Muore dopo inseguimento, autopsia e dash cam al centro dell'inchiesta

Il pm valuta il 45-bis per il militare alla guida del Suv

(ANSA) - TERAMO, 03 LUG - È attesa per domani mattina, nell'obitorio dell'ospedale di Teramo, l'autopsia sulla salma di Massimo Ciarelli, il quarantatreenne di etnia rom residente a Pescara, morto mercoledì sera nel drammatico scontro frontale contro un Suv dei carabinieri lungo la statale 16 a Silvi Marina, al culmine di un inseguimento dopo aver saltato un posto di blocco. Il sostituto procuratore Elisabetta Labanti, titolare del fascicolo aperto per l'ipotesi di reato di omicidio stradale, ha affidato l'incarico per gli accertamenti medico-legali all'anatomopatologa Donatella Fedeli. L'affidamento dell'autopsia fa presupporre, come atto dovuto per garantire il diritto di difesa e consentire la nomina di un consulente di parte, l'iscrizione sul registro degli indagati del militare che si trovava alla guida del veicolo di servizio.
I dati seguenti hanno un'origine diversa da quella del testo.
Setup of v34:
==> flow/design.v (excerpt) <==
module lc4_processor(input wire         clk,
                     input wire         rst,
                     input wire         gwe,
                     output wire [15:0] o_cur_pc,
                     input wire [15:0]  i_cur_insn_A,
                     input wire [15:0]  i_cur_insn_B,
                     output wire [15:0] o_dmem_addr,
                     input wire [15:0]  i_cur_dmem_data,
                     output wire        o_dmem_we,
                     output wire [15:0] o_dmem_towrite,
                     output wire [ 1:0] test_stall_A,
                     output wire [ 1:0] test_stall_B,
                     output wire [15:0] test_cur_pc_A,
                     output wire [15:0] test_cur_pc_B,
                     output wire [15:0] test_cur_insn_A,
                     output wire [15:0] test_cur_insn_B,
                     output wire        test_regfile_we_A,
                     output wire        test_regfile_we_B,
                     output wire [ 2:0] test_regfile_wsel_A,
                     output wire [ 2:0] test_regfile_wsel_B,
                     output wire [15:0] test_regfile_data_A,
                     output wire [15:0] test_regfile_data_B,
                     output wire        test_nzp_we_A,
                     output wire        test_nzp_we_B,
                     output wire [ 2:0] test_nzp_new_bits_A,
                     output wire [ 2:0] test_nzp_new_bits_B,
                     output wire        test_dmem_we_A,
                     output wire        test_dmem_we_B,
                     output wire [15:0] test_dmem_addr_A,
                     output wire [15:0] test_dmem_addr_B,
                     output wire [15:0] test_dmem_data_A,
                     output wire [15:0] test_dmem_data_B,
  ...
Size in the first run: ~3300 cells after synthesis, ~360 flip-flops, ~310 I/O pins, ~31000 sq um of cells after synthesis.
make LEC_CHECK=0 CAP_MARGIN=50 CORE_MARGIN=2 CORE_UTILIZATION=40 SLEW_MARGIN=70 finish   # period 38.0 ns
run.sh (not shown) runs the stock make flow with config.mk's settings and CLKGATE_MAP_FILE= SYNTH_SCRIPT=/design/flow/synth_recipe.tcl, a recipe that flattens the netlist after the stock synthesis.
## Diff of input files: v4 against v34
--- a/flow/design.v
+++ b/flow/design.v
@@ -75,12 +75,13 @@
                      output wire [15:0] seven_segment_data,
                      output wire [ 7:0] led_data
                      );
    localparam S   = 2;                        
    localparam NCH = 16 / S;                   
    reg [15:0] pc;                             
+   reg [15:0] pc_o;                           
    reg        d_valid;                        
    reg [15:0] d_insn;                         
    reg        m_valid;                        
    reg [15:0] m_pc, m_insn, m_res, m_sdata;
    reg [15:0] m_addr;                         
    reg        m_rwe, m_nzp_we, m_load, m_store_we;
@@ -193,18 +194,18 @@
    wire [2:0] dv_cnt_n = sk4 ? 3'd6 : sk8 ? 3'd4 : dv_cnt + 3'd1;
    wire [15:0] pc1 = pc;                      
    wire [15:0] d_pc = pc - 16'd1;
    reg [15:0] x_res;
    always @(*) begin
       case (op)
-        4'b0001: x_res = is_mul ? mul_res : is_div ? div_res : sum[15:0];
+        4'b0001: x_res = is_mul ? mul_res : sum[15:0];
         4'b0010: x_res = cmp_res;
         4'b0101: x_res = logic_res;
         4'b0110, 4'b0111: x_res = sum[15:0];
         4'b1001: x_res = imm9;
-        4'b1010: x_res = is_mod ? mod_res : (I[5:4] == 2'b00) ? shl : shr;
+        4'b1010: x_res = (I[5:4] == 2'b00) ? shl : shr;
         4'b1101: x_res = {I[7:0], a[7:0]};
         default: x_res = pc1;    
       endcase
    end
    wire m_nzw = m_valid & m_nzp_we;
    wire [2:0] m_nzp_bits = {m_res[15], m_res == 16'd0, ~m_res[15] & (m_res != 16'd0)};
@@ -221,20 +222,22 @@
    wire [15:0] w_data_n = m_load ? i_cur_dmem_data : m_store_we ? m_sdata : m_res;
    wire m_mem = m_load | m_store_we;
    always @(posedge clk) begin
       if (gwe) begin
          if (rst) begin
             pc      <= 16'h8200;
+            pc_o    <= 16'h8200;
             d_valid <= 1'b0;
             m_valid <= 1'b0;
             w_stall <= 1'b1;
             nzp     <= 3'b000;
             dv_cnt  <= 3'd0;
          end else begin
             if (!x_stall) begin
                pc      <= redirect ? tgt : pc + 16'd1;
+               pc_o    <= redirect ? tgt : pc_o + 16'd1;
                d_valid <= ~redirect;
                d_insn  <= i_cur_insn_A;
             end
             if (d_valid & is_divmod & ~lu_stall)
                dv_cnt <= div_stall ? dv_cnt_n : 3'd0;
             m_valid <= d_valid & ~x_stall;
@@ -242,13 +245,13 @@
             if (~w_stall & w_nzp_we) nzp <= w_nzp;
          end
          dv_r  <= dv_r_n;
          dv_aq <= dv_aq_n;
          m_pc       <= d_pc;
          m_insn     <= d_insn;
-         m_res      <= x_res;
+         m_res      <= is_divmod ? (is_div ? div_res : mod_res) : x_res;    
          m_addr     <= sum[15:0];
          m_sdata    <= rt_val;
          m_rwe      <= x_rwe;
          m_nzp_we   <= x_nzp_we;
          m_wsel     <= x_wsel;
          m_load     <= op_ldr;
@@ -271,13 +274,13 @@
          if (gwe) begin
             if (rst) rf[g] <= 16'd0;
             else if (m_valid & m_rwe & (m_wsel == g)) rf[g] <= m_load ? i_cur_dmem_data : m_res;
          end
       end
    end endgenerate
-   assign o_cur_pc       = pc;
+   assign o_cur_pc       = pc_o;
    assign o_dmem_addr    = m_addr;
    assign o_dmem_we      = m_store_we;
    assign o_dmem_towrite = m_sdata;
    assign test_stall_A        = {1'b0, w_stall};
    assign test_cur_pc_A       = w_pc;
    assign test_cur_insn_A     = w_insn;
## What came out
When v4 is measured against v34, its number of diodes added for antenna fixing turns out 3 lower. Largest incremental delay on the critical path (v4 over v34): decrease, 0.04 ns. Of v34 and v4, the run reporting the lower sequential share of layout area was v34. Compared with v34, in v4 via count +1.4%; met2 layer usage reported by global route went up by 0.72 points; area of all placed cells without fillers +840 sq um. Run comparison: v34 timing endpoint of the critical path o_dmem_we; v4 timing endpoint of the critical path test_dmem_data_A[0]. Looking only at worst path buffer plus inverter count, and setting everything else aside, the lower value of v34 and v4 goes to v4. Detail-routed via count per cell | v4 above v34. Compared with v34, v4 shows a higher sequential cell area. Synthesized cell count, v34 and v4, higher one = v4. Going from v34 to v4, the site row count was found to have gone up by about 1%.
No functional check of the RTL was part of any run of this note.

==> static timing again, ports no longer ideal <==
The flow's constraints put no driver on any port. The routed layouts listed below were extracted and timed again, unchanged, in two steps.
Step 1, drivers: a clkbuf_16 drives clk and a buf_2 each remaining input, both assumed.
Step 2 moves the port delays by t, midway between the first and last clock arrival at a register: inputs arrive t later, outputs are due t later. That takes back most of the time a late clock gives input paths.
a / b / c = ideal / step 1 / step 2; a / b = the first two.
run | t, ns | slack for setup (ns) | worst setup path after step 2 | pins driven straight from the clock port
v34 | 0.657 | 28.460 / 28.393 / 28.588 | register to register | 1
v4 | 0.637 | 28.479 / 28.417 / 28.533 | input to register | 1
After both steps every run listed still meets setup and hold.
This design comes from an exercise in tuning for small area and a short achievable clock period on the open sky130 flow, not from production work.
In this exercise RTL edits were held to simulation tests only and were not proved equivalent to the original.
Power and IR drop assume default switching activity.

## srpt_grant_pkts
module srpt_grant_pkts #(parameter MAX_OVERCOMMIT = 8,
			 parameter MAX_OVERCOMMIT_LOG2 = 3,
			 parameter MAX_SRPT = 64)
   (input ap_clk, ap_rst, ap_ce, ap_start, ap_continue,
    input			 header_in_empty_i,
    output reg			 header_in_read_en_o,
    input [63:0]		 header_in_data_i,
    input			 grant_pkt_full_i,
    output reg			 grant_pkt_write_en_o,
    output reg [96:0]		 grant_pkt_data_o,
    output			 ap_idle, ap_done, ap_ready);
Settings: LEC_CHECK=0, CAP_MARGIN=20, CORE_MARGIN=2, CORE_UTILIZATION=45, SLEW_MARGIN=20, SYNTH_HIERARCHICAL=1, SYNTH_MEMORY_MAX_BITS=8192, SYNTH_MINIMUM_KEEP_SIZE=0; clock period 15.0 ns.
standard.sh (not shown) runs the stock make flow with config.mk's settings and CLKGATE_MAP_FILE= SYNTH_SCRIPT=/design/flow/synth_recipe.tcl, a recipe that flattens the netlist after the stock synthesis.
==> flow/flow/run.sh <==
#!/bin/bash
# The standard layout (standard.sh), with changes to how it is made:
#  - timing repair aims at a setup margin below the clock period, so the
#    resizer keeps working on paths that already meet the 15 ns clock;
#  - timing repair does not clone gates (a clone adds load to the gate that
#    drives it, which nothing repairs after routing);
#  - clock tree synthesis without dummy loads and with larger sink clusters.
# Synthesis, floorplan, placement, routing and the constraints are the standard flow's own.
set -euo pipefail
bash standard.sh SETUP_SLACK_MARGIN=7.5 SKIP_GATE_CLONING=1 \
  "CTS_ARGS=-sink_clustering_enable -repair_clock_nets -sink_clustering_size 20 -sink_clustering_max_diameter 80 -dont_use_dummy_load" \
  finish > standard_finish.log 2>&1
The baseline passed the timing, design-rule and antenna checks.
What follows belongs to an exercise in optimizing a design on an open flow for small area and a short achievable clock period; a production flow would make more cautious choices. No functional check of the RTL was part of any run shown here. No activity file was given, so power comes from the tool's default toggle rates.

--- flow/design.v ---
module PE (
    input  [7:0]  ifm_in,
    input  [7:0]  w_in,
    input         clk,
    input         rst_n,
    input         done,
    output [7:0]  ifm_pass,
    output [7:0]  w_pass,
    output [31:0] psum_out
);
    reg [7:0]  ifm_pass_r;
    reg [7:0]  w_pass_r;
    assign ifm_pass = ifm_pass_r;
    assign w_pass = w_pass_r;
    wire pp0_0 = w_in[0] & ifm_in[0];
    wire pp0_1 = w_in[0] & ifm_in[1];
    wire pp0_2 = w_in[0] & ifm_in[2];
    wire pp0_3 = w_in[0] & ifm_in[3];
    wire pp0_4 = w_in[0] & ifm_in[4];
    wire pp0_5 = w_in[0] & ifm_in[5];
    wire pp0_6 = w_in[0] & ifm_in[6];
    wire pp0_7 = w_in[0] & ifm_in[7];
    wire pp1_0 = w_in[1] & ifm_in[0];
    wire pp1_1 = w_in[1] & ifm_in[1];
    wire pp1_2 = w_in[1] & ifm_in[2];
    wire pp1_3 = w_in[1] & ifm_in[3];
    wire pp1_4 = w_in[1] & ifm_in[4];
    wire pp1_5 = w_in[1] & ifm_in[5];
    wire pp1_6 = w_in[1] & ifm_in[6];
    wire pp1_7 = w_in[1] & ifm_in[7];
    wire pp2_0 = w_in[2] & ifm_in[0];
    wire pp2_1 = w_in[2] & ifm_in[1];
    wire pp2_2 = w_in[2] & ifm_in[2];
    wire pp2_3 = w_in[2] & ifm_in[3];
    wire pp2_4 = w_in[2] & ifm_in[4];
    wire pp2_5 = w_in[2] & ifm_in[5];
    wire pp2_6 = w_in[2] & ifm_in[6];
    wire pp2_7 = w_in[2] & ifm_in[7];
    wire pp3_0 = w_in[3] & ifm_in[0];
    wire pp3_1 = w_in[3] & ifm_in[1];
    wire pp3_2 = w_in[3] & ifm_in[2];
    wire pp3_3 = w_in[3] & ifm_in[3];
    wire pp3_4 = w_in[3] & ifm_in[4];
    wire pp3_5 = w_in[3] & ifm_in[5];
    wire pp3_6 = w_in[3] & ifm_in[6];
    wire pp3_7 = w_in[3] & ifm_in[7];
    wire pp4_0 = w_in[4] & ifm_in[0];
    wire pp4_1 = w_in[4] & ifm_in[1];
    wire pp4_2 = w_in[4] & ifm_in[2];
    wire pp4_3 = w_in[4] & ifm_in[3];
    wire pp4_4 = w_in[4] & ifm_in[4];
    wire pp4_5 = w_in[4] & ifm_in[5];
    wire pp4_6 = w_in[4] & ifm_in[6];
    wire pp4_7 = w_in[4] & ifm_in[7];
    wire pp5_0 = w_in[5] & ifm_in[0];
    wire pp5_1 = w_in[5] & ifm_in[1];
    wire pp5_2 = w_in[5] & ifm_in[2];
    wire pp5_3 = w_in[5] & ifm_in[3];
    wire pp5_4 = w_in[5] & ifm_in[4];
    wire pp5_5 = w_in[5] & ifm_in[5];
    wire pp5_6 = w_in[5] & ifm_in[6];
    wire pp5_7 = w_in[5] & ifm_in[7];
    wire pp6_0 = w_in[6] & ifm_in[0];
    wire pp6_1 = w_in[6] & ifm_in[1];
    wire pp6_2 = w_in[6] & ifm_in[2];
    wire pp6_3 = w_in[6] & ifm_in[3];
    wire pp6_4 = w_in[6] & ifm_in[4];
    wire pp6_5 = w_in[6] & ifm_in[5];
    wire pp6_6 = w_in[6] & ifm_in[6];
    wire pp6_7 = w_in[6] & ifm_in[7];
    wire pp7_0 = w_in[7] & ifm_in[0];
    wire pp7_1 = w_in[7] & ifm_in[1];
    wire pp7_2 = w_in[7] & ifm_in[2];
    wire pp7_3 = w_in[7] & ifm_in[3];
    wire pp7_4 = w_in[7] & ifm_in[4];
    wire pp7_5 = w_in[7] & ifm_in[5];
    wire pp7_6 = w_in[7] & ifm_in[6];
    wire pp7_7 = w_in[7] & ifm_in[7];
    reg [15:0] lo_a;    
    reg [8:0] lo_b;    
    reg        lo_c;
    reg [15:0] hi;
    wire [15:0] ra = {lo_a[15], lo_a[14], lo_a[13], lo_a[12], lo_a[11], lo_a[10], lo_a[9], lo_a[8], lo_a[7], lo_a[6], lo_a[5], lo_a[4], lo_a[3], lo_a[2], lo_a[1], lo_a[0]};
    wire [15:0] rb = {1'b0, lo_b[8], lo_b[7], 1'b0, lo_b[6], lo_b[5], lo_b[4], lo_b[3], lo_b[2], 1'b0, lo_b[1], lo_b[0], 1'b0, 1'b0, 1'b0, 1'b0};
    wire [16:0] lo = {1'b0, ra} + {1'b0, rb};
    wire [15:0] hi_inc = hi + 16'd1;
    wire [15:0] p_hi = (lo[16] | lo_c) ? hi_inc : hi;
    assign psum_out = {p_hi, lo[15:0]};
    wire [15:0] acc = lo[15:0] & {16{~done}};
    wire [15:0] acc_hi = p_hi & {16{~done}};
    wire hs0 = pp0_0 ^ acc[0];
    wire hc0 = pp0_0 & acc[0];
    wire ts0 = pp0_1 ^ pp1_0 ^ acc[1];
    wire tc0 = (pp0_1 & pp1_0) | (pp0_1 & acc[1]) | (pp1_0 & acc[1]);
    wire hs1 = hc0 ^ ts0;
    wire hc1 = hc0 & ts0;
    wire ts1 = pp0_2 ^ pp1_1 ^ pp2_0;
    wire tc1 = (pp0_2 & pp1_1) | (pp0_2 & pp2_0) | (pp1_1 & pp2_0);
    wire ts2 = ts1 ^ acc[2] ^ tc0;
    wire tc2 = (ts1 & acc[2]) | (ts1 & tc0) | (acc[2] & tc0);
    wire hs2 = hc1 ^ ts2;
    wire hc2 = hc1 & ts2;
    wire ts3 = pp0_3 ^ pp1_2 ^ pp2_1;
    wire tc3 = (pp0_3 & pp1_2) | (pp0_3 & pp2_1) | (pp1_2 & pp2_1);
    wire ts4 = pp3_0 ^ tc1 ^ ts3;
    wire tc4 = (pp3_0 & tc1) | (pp3_0 & ts3) | (tc1 & ts3);
    wire ts5 = acc[3] ^ ts4 ^ tc2;
    wire tc5 = (acc[3] & ts4) | (acc[3] & tc2) | (ts4 & tc2);
    wire hs3 = hc2 ^ ts5;
    wire hc3 = hc2 & ts5;
    wire ts6 = pp0_4 ^ pp1_3 ^ pp2_2;
    wire tc6 = (pp0_4 & pp1_3) | (pp0_4 & pp2_2) | (pp1_3 & pp2_2);
    wire ts7 = pp3_1 ^ pp4_0 ^ tc3;
    wire tc7 = (pp3_1 & pp4_0) | (pp3_1 & tc3) | (pp4_0 & tc3);
    wire ts8 = ts6 ^ acc[4] ^ tc4;
    wire tc8 = (ts6 & acc[4]) | (ts6 & tc4) | (acc[4] & tc4);
    wire ts9 = ts7 ^ ts8 ^ tc5;
    wire tc9 = (ts7 & ts8) | (ts7 & tc5) | (ts8 & tc5);
    wire ts10 = pp0_5 ^ pp1_4 ^ pp2_3;
    wire tc10 = (pp0_5 & pp1_4) | (pp0_5 & pp2_3) | (pp1_4 & pp2_3);
    wire ts11 = pp3_2 ^ pp4_1 ^ pp5_0;
    wire tc11 = (pp3_2 & pp4_1) | (pp3_2 & pp5_0) | (pp4_1 & pp5_0);
    wire ts12 = tc6 ^ ts10 ^ ts11;
    wire tc12 = (tc6 & ts10) | (tc6 & ts11) | (ts10 & ts11);
    wire ts13 = acc[5] ^ tc7 ^ ts12;
    wire tc13 = (acc[5] & tc7) | (acc[5] & ts12) | (tc7 & ts12);
    wire hs4 = tc8 ^ ts13;
    wire hc4 = tc8 & ts13;
    wire ts14 = pp0_6 ^ pp1_5 ^ pp2_4;
    wire tc14 = (pp0_6 & pp1_5) | (pp0_6 & pp2_4) | (pp1_5 & pp2_4);
    wire ts15 = pp3_3 ^ pp4_2 ^ pp5_1;
    wire tc15 = (pp3_3 & pp4_2) | (pp3_3 & pp5_1) | (pp4_2 & pp5_1);
    wire ts16 = pp6_0 ^ tc10 ^ tc11;
    wire tc16 = (pp6_0 & tc10) | (pp6_0 & tc11) | (tc10 & tc11);
    wire ts17 = ts14 ^ ts15 ^ acc[6];
    wire tc17 = (ts14 & ts15) | (ts14 & acc[6]) | (ts15 & acc[6]);
    wire ts18 = tc12 ^ ts16 ^ ts17;
    wire tc18 = (tc12 & ts16) | (tc12 & ts17) | (ts16 & ts17);
    wire ts19 = tc13 ^ ts18 ^ hc4;
    wire tc19 = (tc13 & ts18) | (tc13 & hc4) | (ts18 & hc4);
    wire ts20 = pp0_7 ^ pp1_6 ^ pp2_5;
    wire tc20 = (pp0_7 & pp1_6) | (pp0_7 & pp2_5) | (pp1_6 & pp2_5);
    wire ts21 = pp3_4 ^ pp4_3 ^ pp5_2;
    wire tc21 = (pp3_4 & pp4_3) | (pp3_4 & pp5_2) | (pp4_3 & pp5_2);
    wire ts22 = pp6_1 ^ pp7_0 ^ tc14;
    wire tc22 = (pp6_1 & pp7_0) | (pp6_1 & tc14) | (pp7_0 & tc14);
    wire ts23 = tc15 ^ ts20 ^ ts21;
    wire tc23 = (tc15 & ts20) | (tc15 & ts21) | (ts20 & ts21);
    wire ts24 = acc[7] ^ tc16 ^ ts22;
    wire tc24 = (acc[7] & tc16) | (acc[7] & ts22) | (tc16 & ts22);
    wire ts25 = tc17 ^ ts23 ^ ts24;
    wire tc25 = (tc17 & ts23) | (tc17 & ts24) | (ts23 & ts24);
    wire hs5 = tc18 ^ ts25;
    wire hc5 = tc18 & ts25;
    wire ts26 = pp1_7 ^ pp2_6 ^ pp3_5;
    wire tc26 = (pp1_7 & pp2_6) | (pp1_7 & pp3_5) | (pp2_6 & pp3_5);
    wire ts27 = pp4_4 ^ pp5_3 ^ pp6_2;
    wire tc27 = (pp4_4 & pp5_3) | (pp4_4 & pp6_2) | (pp5_3 & pp6_2);
    wire ts28 = pp7_1 ^ tc20 ^ tc21;
    wire tc28 = (pp7_1 & tc20) | (pp7_1 & tc21) | (tc20 & tc21);
    wire ts29 = ts26 ^ ts27 ^ acc[8];
    wire tc29 = (ts26 & ts27) | (ts26 & acc[8]) | (ts27 & acc[8]);
    wire ts30 = tc22 ^ tc23 ^ ts28;
    wire tc30 = (tc22 & tc23) | (tc22 & ts28) | (tc23 & ts28);
    wire ts31 = ts29 ^ tc24 ^ ts30;
    wire tc31 = (ts29 & tc24) | (ts29 & ts30) | (tc24 & ts30);
    wire hs6 = tc25 ^ ts31;
    wire hc6 = tc25 & ts31;
    wire ts32 = pp2_7 ^ pp3_6 ^ pp4_5;
    wire tc32 = (pp2_7 & pp3_6) | (pp2_7 & pp4_5) | (pp3_6 & pp4_5);
    wire ts33 = pp5_4 ^ pp6_3 ^ pp7_2;
    wire tc33 = (pp5_4 & pp6_3) | (pp5_4 & pp7_2) | (pp6_3 & pp7_2);
    wire ts34 = tc26 ^ tc27 ^ ts32;
    wire tc34 = (tc26 & tc27) | (tc26 & ts32) | (tc27 & ts32);
    wire ts35 = ts33 ^ acc[9] ^ tc28;
    wire tc35 = (ts33 & acc[9]) | (ts33 & tc28) | (acc[9] & tc28);
    wire ts36 = tc29 ^ ts34 ^ tc30;
    wire tc36 = (tc29 & ts34) | (tc29 & tc30) | (ts34 & tc30);
    wire ts37 = ts35 ^ ts36 ^ tc31;
    wire tc37 = (ts35 & ts36) | (ts35 & tc31) | (ts36 & tc31);
    wire ts38 = pp3_7 ^ pp4_6 ^ pp5_5;
    wire tc38 = (pp3_7 & pp4_6) | (pp3_7 & pp5_5) | (pp4_6 & pp5_5);
    wire ts39 = pp6_4 ^ pp7_3 ^ tc32;
    wire tc39 = (pp6_4 & pp7_3) | (pp6_4 & tc32) | (pp7_3 & tc32);
    wire ts40 = tc33 ^ ts38 ^ acc[10];
    wire tc40 = (tc33 & ts38) | (tc33 & acc[10]) | (ts38 & acc[10]);
    wire ts41 = tc34 ^ ts39 ^ ts40;
    wire tc41 = (tc34 & ts39) | (tc34 & ts40) | (ts39 & ts40);
    wire ts42 = tc35 ^ ts41 ^ tc36;
    wire tc42 = (tc35 & ts41) | (tc35 & tc36) | (ts41 & tc36);
    wire ts43 = pp4_7 ^ pp5_6 ^ pp6_5;
    wire tc43 = (pp4_7 & pp5_6) | (pp4_7 & pp6_5) | (pp5_6 & pp6_5);
    wire ts44 = pp7_4 ^ tc38 ^ ts43;
    wire tc44 = (pp7_4 & tc38) | (pp7_4 & ts43) | (tc38 & ts43);
    wire ts45 = acc[11] ^ tc39 ^ tc40;
    wire tc45 = (acc[11] & tc39) | (acc[11] & tc40) | (tc39 & tc40);
    wire ts46 = ts44 ^ tc41 ^ ts45;
    wire tc46 = (ts44 & tc41) | (ts44 & ts45) | (tc41 & ts45);
    wire ts47 = pp5_7 ^ pp6_6 ^ pp7_5;
    wire tc47 = (pp5_7 & pp6_6) | (pp5_7 & pp7_5) | (pp6_6 & pp7_5);
    wire ts48 = tc43 ^ ts47 ^ acc[12];
    wire tc48 = (tc43 & ts47) | (tc43 & acc[12]) | (ts47 & acc[12]);
    wire ts49 = tc44 ^ ts48 ^ tc45;
    wire tc49 = (tc44 & ts48) | (tc44 & tc45) | (ts48 & tc45);
    wire hs7 = tc46 ^ ts49;
    wire hc7 = tc46 & ts49;
    wire ts50 = pp6_7 ^ pp7_6 ^ tc47;
    wire tc50 = (pp6_7 & pp7_6) | (pp6_7 & tc47) | (pp7_6 & tc47);
    wire ts51 = acc[13] ^ ts50 ^ tc48;
    wire tc51 = (acc[13] & ts50) | (acc[13] & tc48) | (ts50 & tc48);
    wire hs8 = ts51 ^ tc49;
    wire hc8 = ts51 & tc49;
    wire ts52 = pp7_7 ^ acc[14] ^ tc50;
    wire tc52 = (pp7_7 & acc[14]) | (pp7_7 & tc50) | (acc[14] & tc50);
    wire hs9 = ts52 ^ tc51;
    wire hc9 = ts52 & tc51;
    wire ts53 = acc[15] ^ tc52 ^ hc9;
    wire tc53 = (acc[15] & tc52) | (acc[15] & hc9) | (tc52 & hc9);
    always @(posedge clk or negedge rst_n) begin
        if (!rst_n) begin
            ifm_pass_r <= 8'd0;
            w_pass_r <= 8'd0;
            lo_a <= 0;
            lo_b <= 0;
            lo_c <= 1'b0;
            hi <= 16'd0;
        end else begin
            ifm_pass_r <= ifm_in;
            w_pass_r <= w_in;
            lo_a <= {ts53, hs9, hc7, hs7, ts46, tc37, hc6, hc5, tc19, ts19, hs4, hc3, hs3, hs2, hs1, hs0};
            lo_b <= {hc8, hs8, tc42, ts42, ts37, hs6, hs5, tc9, ts9};
            lo_c <= tc53;
            hi <= acc_hi;
        end
    end
endmodule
Tuttavia, il magistrato inquirente sta valutando se procedere in tal senso o se applicare la procedura del cosiddetto 'modello di annotazione preliminare 45-bis'. Questa opzione, introdotta nel maggio scorso, si applica specificamente ai pubblici ufficiali in presenza di una possibile causa di giustificazione correlata all'adempimento del dovere d'ufficio. Sul fronte investigativo, una svolta importante per l'esatta ricostruzione della dinamica del sinistro potrebbe arrivare dalla tecnologia. Si è appreso, infatti, che gli inquirenti stanno esaminando i filmati registrati dalla dash cam di bordo, la telecamera di sicurezza installata sulla pattuglia dell'Arma coinvolta nell'incidente. Le immagini video, già acquisite, risulteranno determinanti per fare piena luce sulla traiettoria dei due mezzi e sulle condizioni in cui è avvenuto il violento impatto che è costato la vita al quarantatreenne pescarese. (ANSA).